Holomorphic endomorphisms of P3(C) related to a Lie algebra of type A3 and catastrophe theory

Abstract

The typical chaotic maps $f\left(x\right)=4x(1-x)$ and $g\left(z\right)=z^2-2$ are well known. Veselov generalized these maps. We consider a class of maps $P_{A_3}^d$ of those generalized maps, view them as holomorphic endomorphisms of ${\mathbb{P}}^3\left(\mathbb{C}\right)$, and make use of methods of complex dynamics in higher dimension developed by Bedford, Fornaess, Jonsson, and Sibony. We determine Julia sets $J_1,J_2,J_3,J_{\Pi }$ and the global forms of external rays. Then we have a foliation of the Julia set $J_2$ formed by stable disks that are composed of external rays.

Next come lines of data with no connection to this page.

[src/rtl/dump_word_if.sv]
// Four-phase word handoff between the dump sequencer and the byte serializer

`timescale 1ns/1ps

interface dump_word_if;
    import dump_pkg::*;

    // Request held until ack rises
    logic       req;
    // Word held stable while req is high
    dump_word_t word;
    // Only the low byte goes out
    logic       single;
    // High after the last byte is done, low once req falls
    logic       ack;

    // Sequencer side
    modport source (
        output req, word, single,
        input  ack
    );

    // Serializer side
    modport sink (
        input  req, word, single,
        output ack
    );

endinterface

[src/rtl/dump_sequencer.sv]
// Dump section FSM that selects each word, drives read addresses and requests words

`timescale 1ns/1ps

module dump_sequencer (
    input  logic                 clk_i,
    input  logic                 rst_ni,

    // Trigger and completion
    input  logic                 dump_trigger_i,
    output logic                 dump_done_o,

    // Combinational register file debug read
    output dump_pkg::rf_idx_t    rf_dbg_addr_o,
    input  dump_pkg::dump_word_t rf_dbg_data_i,

    // Combinational data memory read and dump range
    output dump_pkg::dump_addr_t dmem_addr_o,
    input  dump_pkg::dump_word_t dmem_data_i,
    input  dump_pkg::dump_addr_t min_addr_i,
    input  dump_pkg::dump_addr_t max_addr_i,
    output logic                 dump_needs_mem_o,

    // Word handoff to the serializer
    dump_word_if.source          word_src
);
    import dump_pkg::*;

    // ----------------------------------------
    // Section state
    // ----------------------------------------
    typedef enum logic [2:0] {
        S_IDLE,
        S_ALERT,
        S_REGS,
        S_MIN_ADDR,
        S_MAX_ADDR,
        S_PAYLOAD,
        S_DONE
    } seq_state_t;

    seq_state_t state_q;
    seq_state_t sec_next;

    logic       req_q;
    logic       done_q;
    rf_idx_t    rf_idx_q;
    dump_addr_t mem_addr_q;

    // Current word fully handed off
    logic       word_ack;

    assign word_ack = req_q & word_src.ack;

    // ----------------------------------------
    // Word source select
    // ----------------------------------------
    always_comb begin
        case (state_q)
            S_ALERT:    word_src.word = dump_word_t'(ALERT_CODE);
            S_REGS:     word_src.word = rf_dbg_data_i;
            S_MIN_ADDR: word_src.word = min_addr_i;
            S_MAX_ADDR: word_src.word = max_addr_i;
            S_PAYLOAD:  word_src.word = dmem_data_i;
            default:    word_src.word = '0;
        endcase
    end

    // Alert is the only one-byte word
    assign word_src.single = (state_q == S_ALERT);
    assign word_src.req    = req_q;

    // Section after the current word completes
    always_comb begin
        sec_next = state_q;
        case (state_q)
            S_ALERT:    sec_next = S_REGS;
            S_REGS: begin
                if (rf_idx_q == rf_idx_t'(RF_WORDS - 1)) begin
                    sec_next = S_MIN_ADDR;
                end
            end
            S_MIN_ADDR: sec_next = S_MAX_ADDR;
            S_MAX_ADDR: sec_next = S_PAYLOAD;
            // Stop once the word just sent sat at or above max
            S_PAYLOAD: begin
                if (mem_addr_q >= max_addr_i) begin
                    sec_next = S_DONE;
                end
            end
            default:    sec_next = state_q;
        endcase
    end

    // ----------------------------------------
    // Sequencing registers
    // ----------------------------------------
    always_ff @(posedge clk_i or negedge rst_ni) begin
        if (!rst_ni) begin
            state_q    <= S_IDLE;
            req_q      <= 1'b0;
            done_q     <= 1'b0;
            rf_idx_q   <= '0;
            mem_addr_q <= '0;
        end else begin
            case (state_q)
                S_IDLE: begin
                    if (dump_trigger_i) begin
                        state_q  <= S_ALERT;
                        rf_idx_q <= '0;
                    end
                end
                S_DONE: begin
                    // Flag only after the last ack has dropped
                    if (!done_q && !word_src.ack) begin
                        done_q <= 1'b1;
                    end else if (done_q && !dump_trigger_i) begin
                        done_q  <= 1'b0;
                        state_q <= S_IDLE;
                    end
                end
                default: begin
                    // New request only once the previous ack is gone
                    if (!req_q && !word_src.ack) begin
                        req_q <= 1'b1;
                    end else if (word_ack) begin
                        req_q   <= 1'b0;
                        state_q <= sec_next;
                        if (state_q == S_REGS) begin
                            rf_idx_q <= rf_idx_q + 1'b1;
                        end
                        // Payload walk starts at the range minimum
                        if (state_q == S_MAX_ADDR) begin
                            mem_addr_q <= min_addr_i;
                        end
                        if (state_q == S_PAYLOAD && sec_next == S_PAYLOAD) begin
                            mem_addr_q <= mem_addr_q + MEM_STEP;
                        end
                    end
                end
            endcase
        end
    end

    // Read addresses held until the word is captured
    assign rf_dbg_addr_o    = rf_idx_q;
    assign dmem_addr_o      = mem_addr_q;

    // Memory owned across range and payload words
    assign dump_needs_mem_o = (state_q == S_MIN_ADDR) || (state_q == S_MAX_ADDR) ||
                              (state_q == S_PAYLOAD);
    assign dump_done_o      = done_q;

endmodule
--- config.mk ---
export PLATFORM = sky130hd
export DESIGN_NAME = frame_reader
export DESIGN_NICKNAME = d
export VERILOG_FILES = /design/src/include/camera_pkg.sv /design/src/hw/frame_reader.sv
export SDC_FILE = /design/constraint.sdc
export NUM_CORES = 1
export LEC_CHECK = 0
export BUFFER_PORTS_ARGS = -buffer_cell sky130_fd_sc_hd__buf_2
export CAP_MARGIN = 10
export CORE_ASPECT_RATIO = 1.2
export CORE_MARGIN = 2
export CORE_UTILIZATION = 40
export DETAILED_ROUTE_END_ITERATION = 16
export GPL_ROUTABILITY_DRIVEN = 0
export PLACE_DENSITY = 0.8
export SLEW_MARGIN = 20
export SYNTH_ARGS = -nofsm -noshare
export SYNTH_HDL_FRONTEND = slang
export SYNTH_SLANG_ARGS = --single-unit
--- constraint.sdc ---
create_clock -name clk_camera -period 6.75 [get_ports clk_camera]
set_clock_uncertainty 0.05 [all_clocks]
set_input_delay 0.3375 -clock clk_camera [delete_from_list [all_inputs] [get_ports clk_camera]]
set_output_delay 0.3375 -clock clk_camera [all_outputs]
set_load 0.03 [all_outputs]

We also show some relations between those maps and catastrophe theory. The set of the critical values of each map restricted to a real three-dimensional subspace decomposes into a tangent developable of an astroid in space and two real curves. They coincide with a cross section of the set obtained by Poston and Stewart where binary quartic forms are degenerate. The tangent developable encloses the Julia set $J_3$ and joins to a Möbius strip, which is the Julia set $J_{\Pi }$ in the plane at infinity in ${\mathbb{P}}^3\left(\mathbb{C}\right)$. Rulings of the Möbius strip correspond to rulings of the surface of $J_3$ by external rays.